EXERCISE MATERIAL:
┄┄┄┄┄┄

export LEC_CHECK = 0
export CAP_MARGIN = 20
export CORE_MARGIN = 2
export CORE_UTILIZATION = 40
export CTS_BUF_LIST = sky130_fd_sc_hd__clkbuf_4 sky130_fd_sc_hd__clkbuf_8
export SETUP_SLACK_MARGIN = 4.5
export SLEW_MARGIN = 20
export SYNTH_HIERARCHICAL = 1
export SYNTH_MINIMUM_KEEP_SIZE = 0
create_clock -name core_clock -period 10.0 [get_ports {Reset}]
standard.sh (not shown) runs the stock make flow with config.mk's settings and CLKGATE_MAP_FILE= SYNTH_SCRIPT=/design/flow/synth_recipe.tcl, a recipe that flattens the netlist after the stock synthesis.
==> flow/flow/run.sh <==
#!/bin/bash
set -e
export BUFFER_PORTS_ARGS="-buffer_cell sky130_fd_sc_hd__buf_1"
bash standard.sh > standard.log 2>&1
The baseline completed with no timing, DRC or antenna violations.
Context: an optimization exercise on an open-source flow, tuned for small area and a short achievable clock period. The choices shown serve that exercise and are no tape-out recipe.
In this exercise RTL edits were held to simulation tests only and were not proved equivalent to the original.

## pepper
==> flow/design.v <==
module regbank_mp_wsel #(
    parameter int W = 32
) (
    input  logic         sel_m,
    input  logic         sel_a,
    input  logic         hold,
    input  logic [W-1:0] wdata_m,
    input  logic [W-1:0] wdata_a,
    input  logic [W-1:0] q,
    output logic [W-1:0] d
);
    assign d = ({W{sel_m}} & wdata_m) | ({W{sel_a}} & wdata_a) | ({W{hold}} & q);
endmodule
module regbank_mp_aoi3 (
    input  logic [2:0] sel,
    input  logic [2:0] data,
    output logic       y_n
);
    assign y_n = ~|(sel & data);
endmodule
module regbank_mp_nand3 (input logic [2:0] a, output logic y);
    assign y = ~&a;
endmodule
module regbank_mp_nand2 (input logic [1:0] a, output logic y);
    assign y = ~&a;
endmodule
module regbank_mp_oai21 (input logic a1, input logic a2, input logic b1, output logic y);
    assign y = ~((a1 | a2) & b1);
endmodule
module regbank_mp_rfin (
    input  logic [4:0] p_n,
    input  logic       store_ok,
    input  logic       byp_m,
    input  logic       wdata_m,
    input  logic       byp_a,
    input  logic       wdata_a,
    output logic       y
);
    logic q1, q2, s_n, bm_n, ba_n;
    regbank_mp_nand3 u_q1 (.a(p_n[2:0]), .y(q1));
    regbank_mp_nand2 u_q2 (.a(p_n[4:3]), .y(q2));
    regbank_mp_oai21 u_s  (.a1(q1), .a2(q2), .b1(store_ok), .y(s_n));
    regbank_mp_nand2 u_bm (.a({byp_m, wdata_m}), .y(bm_n));
    regbank_mp_nand2 u_ba (.a({byp_a, wdata_a}), .y(ba_n));
    regbank_mp_nand3 u_y  (.a({s_n, bm_n, ba_n}), .y(y));
endmodule
module regbank_mp_rbit (
    input  logic [14:0] sel,
    input  logic [14:0] data,
    input  logic        store_ok,
    input  logic        byp_m,
    input  logic        wdata_m,
    input  logic        byp_a,
    input  logic        wdata_a,
    output logic        y
);
    logic [4:0] p_n;
    for (genvar k = 0; k < 5; k++) begin : g_p
        regbank_mp_aoi3 u_aoi (.sel(sel[3*k +: 3]), .data(data[3*k +: 3]), .y_n(p_n[k]));
    end
    regbank_mp_rfin u_fin (
        .p_n(p_n), .store_ok(store_ok), .byp_m(byp_m), .wdata_m(wdata_m),
        .byp_a(byp_a), .wdata_a(wdata_a), .y(y)
    );
endmodule
module regbank_mp #(
    parameter int ADDR_WIDTH = 5,
    parameter int DATA_WIDTH = 32,
    parameter int DEPTH      = 16,
    parameter int NUM_RD     = 3,
    parameter int BYPASS     = 1,
    parameter int ZERO_REG   = 1
) (
    input  logic                             CLK,
    input  logic                             RST,
    input  logic [NUM_RD*ADDR_WIDTH-1:0]     RADDR,
    output logic [NUM_RD*DATA_WIDTH-1:0]     RDATA,
    output logic [NUM_RD-1:0]                RBUSY,
    input  logic                             WE_A,
    input  logic [ADDR_WIDTH-1:0]            WADDR_A,
    input  logic [DATA_WIDTH-1:0]            WDATA_A,
    input  logic                             WE_M,
    input  logic [ADDR_WIDTH-1:0]            WADDR_M,
    input  logic [DATA_WIDTH-1:0]            WDATA_M,
    input  logic                             LD_ISSUE,
    input  logic [ADDR_WIDTH-1:0]            LD_RD,
    output logic [ADDR_WIDTH:0]              BUSY_CNT
);
    localparam int NR = DEPTH;
    logic [DATA_WIDTH-1:0] regs_q [1:NR-1];
    logic [DATA_WIDTH-1:0] regs_d [1:NR-1];
    logic [NR-1:1]         valid_q;
    logic                  e_q;
    logic [NR-1:1]         busy_q;
    logic [3:0]            busy_cnt_q;    
    function automatic logic [3:0] pre_lo(input logic [ADDR_WIDTH-1:0] a);
        for (int i = 0; i < 4; i++) pre_lo[i] = (a[1:0] == 2'(i));
    endfunction
    function automatic logic [3:0] pre_hi(input logic [ADDR_WIDTH-1:0] a, input logic en);
        for (int i = 0; i < 4; i++) pre_hi[i] = en && (a[4:2] == 3'(i));
    endfunction
    function automatic logic [NR-1:1] dec(input logic [3:0] lo, input logic [3:0] hi);
        for (int j = 1; j < NR; j++) dec[j] = lo[j % 4] && hi[j / 4];
    endfunction
    logic [3:0] wa_lo, wa_hi, wm_lo, wm_hi, ld_lo, ld_hi;
    assign wa_lo = pre_lo(WADDR_A);  assign wa_hi = pre_hi(WADDR_A, WE_A);
    assign wm_lo = pre_lo(WADDR_M);  assign wm_hi = pre_hi(WADDR_M, WE_M);
    assign ld_lo = pre_lo(LD_RD);    assign ld_hi = pre_hi(LD_RD, LD_ISSUE);
    logic [NR-1:1] wa_dec, wm_dec, ld_dec, sel_a, hold;
    assign wa_dec = dec(wa_lo, wa_hi);
    assign wm_dec = dec(wm_lo, wm_hi);
    assign ld_dec = dec(ld_lo, ld_hi);
    assign sel_a = wa_dec & ~wm_dec;
    assign hold  = ~(wa_dec | wm_dec);
    for (genvar j = 1; j < NR; j++) begin : g_w
        regbank_mp_wsel #(.W(DATA_WIDTH)) u_wsel (
            .sel_m(wm_dec[j]), .sel_a(sel_a[j]), .hold(hold[j]),
            .wdata_m(WDATA_M), .wdata_a(WDATA_A), .q(regs_q[j]), .d(regs_d[j])
        );
    end
    always_ff @(posedge CLK) begin
        for (int j = 1; j < NR; j++) regs_q[j] <= regs_d[j];
        valid_q <= (valid_q & {(NR-1){e_q}}) | wa_dec | wm_dec;
    end
    always_ff @(posedge CLK or posedge RST) begin
        if (RST) e_q <= 1'b0;
        else     e_q <= 1'b1;
    end
    logic [NR-1:1] busy_d;
    logic [3:0]    busy_cnt_d;
    logic          cnt_dec, cnt_inc;
    always_comb begin
        busy_d  = (busy_q & ~wm_dec) | ld_dec;
        cnt_dec = |(busy_q & wm_dec);
        cnt_inc = |(ld_dec & ~(busy_q & ~wm_dec));
        case ({cnt_inc, cnt_dec})
            2'b10:   busy_cnt_d = busy_cnt_q + 4'd1;
            2'b01:   busy_cnt_d = busy_cnt_q - 4'd1;
            default: busy_cnt_d = busy_cnt_q;
        endcase
    end
    always_ff @(posedge CLK or posedge RST) begin
        if (RST) begin
            busy_q     <= '0;
            busy_cnt_q <= '0;
        end else begin
            busy_q     <= busy_d;
            busy_cnt_q <= busy_cnt_d;
        end
    end
    assign BUSY_CNT = {{(ADDR_WIDTH-3){1'b0}}, busy_cnt_q};
    for (genvar g = 0; g < NUM_RD; g++) begin : g_rd
        logic [ADDR_WIDTH-1:0] ra;
        logic [3:0]            r_lo, r_hi;
        logic [NR-1:1]         rdec;
        logic                  r_ok, m_match, a_match, ld_match, busy_rd;
        logic                  store_ok, byp_m, byp_a;
        logic [NR-2:0]         sel;
        assign ra   = RADDR[g*ADDR_WIDTH +: ADDR_WIDTH];
        assign r_lo = pre_lo(ra);
        assign r_hi = pre_hi({1'b0, ra[3:0]}, 1'b1);
        assign rdec = dec(r_lo, r_hi);
        assign sel  = rdec & valid_q;
        assign r_ok     = !(r_lo[0] && r_hi[0]) && !ra[4];
        assign m_match  = |(r_lo & wm_lo) && |(r_hi & wm_hi) && r_ok;
        assign a_match  = |(r_lo & wa_lo) && |(r_hi & wa_hi) && r_ok;
        assign ld_match = |(r_lo & ld_lo) && |(r_hi & ld_hi) && r_ok;
        assign busy_rd  = |(rdec & busy_q) && !ra[4];
        assign store_ok = !m_match && !a_match && !ra[4] && e_q;
        assign byp_m = !RST && m_match;
        assign byp_a = !RST && a_match && !m_match;
        for (genvar b = 0; b < DATA_WIDTH; b++) begin : g_b
            logic [NR-2:0] data;
            for (genvar j = 1; j < NR; j++) begin : g_d
                assign data[j-1] = regs_q[j][b];
            end
            regbank_mp_rbit u_rbit (
                .sel(sel), .data(data), .store_ok(store_ok),
                .byp_m(byp_m), .wdata_m(WDATA_M[b]), .byp_a(byp_a), .wdata_a(WDATA_A[b]),
                .y(RDATA[g*DATA_WIDTH + b])
            );
        end
        assign RBUSY[g] = busy_rd && !(m_match && !ld_match);
    end
endmodule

┄┄┄┄┄┄

REQUIRED WORK: Copy out, from the records above, every line that holds the string "genvar".

EXPECTED OUTPUT:
    for (genvar k = 0; k < 5; k++) begin : g_p
    for (genvar j = 1; j < NR; j++) begin : g_w
    for (genvar g = 0; g < NUM_RD; g++) begin : g_rd
        for (genvar b = 0; b < DATA_WIDTH; b++) begin : g_b
            for (genvar j = 1; j < NR; j++) begin : g_d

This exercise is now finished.